Las FARC "tienden a hacerse las sordas y las ciegas...(pero) yo no descarto que algunos líderes de las FARC alcancen a sopesar, a raíz de esta marcha, un cambio muy fuerte de su actitud" sobre el secuestro, dijo Antanas Mockus, ex alcalde bogotano y un activista.
Las principales avenidas de Bogotá se congestionaron con personas de camisetas blancas, globos y banderas de Colombia que gritaban "¡Libertad, libertad!" y "¡No más FARC, no más FARC!".
En la sede del Congreso fue instalada una gigantesca pancarta con la leyenda "No más secuestros. No más FARC"
"Yo desde aquí espero que las FARC escuchen" el llamado a detener el secuestro, dijo a periodistas en el norte de Bogotá, Clara Rojas, liberada por los rebeldes el 10 de enero tras casi seis años de cautiverio. "Con el alma les pido (a las FARC) que escuchen este mensaje que les manda Colombia", agregó Rojas.
Actos a favor de la paz y por el intercambio humanitario de rehenes por guerrilleros presos llegaron incluso a poblados que han sido bastiones de los insurgentes. En San Vicente del Caguán, en el departamento de Caquetá, a 280 kilómetros al sur de Bogotá, unas 200 personas se congregaron temprano en la plaza del pueblo para pedir paz y el fin del secuestro, dijo telefónicamente el alcalde de la ciudad, Hernán Cortez.

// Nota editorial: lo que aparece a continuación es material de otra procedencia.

**config.mk**
```make
export PLATFORM = sky130hd
export DESIGN_NAME = slpseq_top
export DESIGN_NICKNAME = d
export VERILOG_FILES = /design/src/rtl/slpseq_pkg.sv /design/src/rtl/slpseq_tick.sv /design/src/rtl/slpseq_stamp.sv /design/src/rtl/slpseq_fsm.sv /design/src/rtl/slpseq_irq.sv /design/src/rtl/slpseq_top.sv
export SDC_FILE = /design/constraint.sdc
export NUM_CORES = 1
export LEC_CHECK = 0
export BUFFER_PORTS_ARGS = -buffer_cell sky130_fd_sc_hd__buf_2
export CAP_MARGIN = 20
export CORE_MARGIN = 2
export CORE_UTILIZATION = 45
export DETAILED_ROUTE_END_ITERATION = 8
export PLACE_DENSITY = 0.68
export SYNTH_ARGS = -nofsm -noshare
export SYNTH_HDL_FRONTEND = slang
export SYNTH_SLANG_ARGS = --single-unit
```
**constraint.sdc**
```tcl
create_clock -name clk -period 2.3 [get_ports clk]
set_input_delay 0.69 -clock clk [delete_from_list [all_inputs] [get_ports clk]]
set_output_delay 0.69 -clock clk [all_outputs]
set_load 0.05 [all_outputs]
```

La consiga de la marcha en el país, centrada en las FARC, generó una controversia sinfín sobre si la protesta fue manipulada por el gobierno de Uribe, a favor de su política de mano dura contra los rebeldes, o si debió abarcar una condena a todos los grupos armados ilegales.
Muchos de los manifestantes dijeron que decidieron marchar contra todos los grupos armados.
"Marcho porque no voy a dar ninguna razón para la guerra. Ninguna guerra tiene justificación", dijo Ana Cecilia Ariza, un ama de casa de 56 años.
La marcha quizá no "sirva para nada, pero prefiero estar aquí que en la casa, esperando a que ellos (los rebeldes) sigan matando y secuestrando", aseguró Liliana Sánchez, una estudiante de medicina de 20 años enfundada en una camiseta con las consignas de la protesta.
Incluso aquellos que criticaron el motivo principal de la marcha, contra las FARC, por considerarla muy limitada, se presentaron en la jornada en la Plaza de Bolívar. El senador Carlos Gaviría, del izquierdista partido Polo Democrático, entre los más críticos del acto y del gobierno de Uribe, indicó en la plaza que "en una sociedad pluralista cada uno puedo manifestarse como le parezca más pertinente".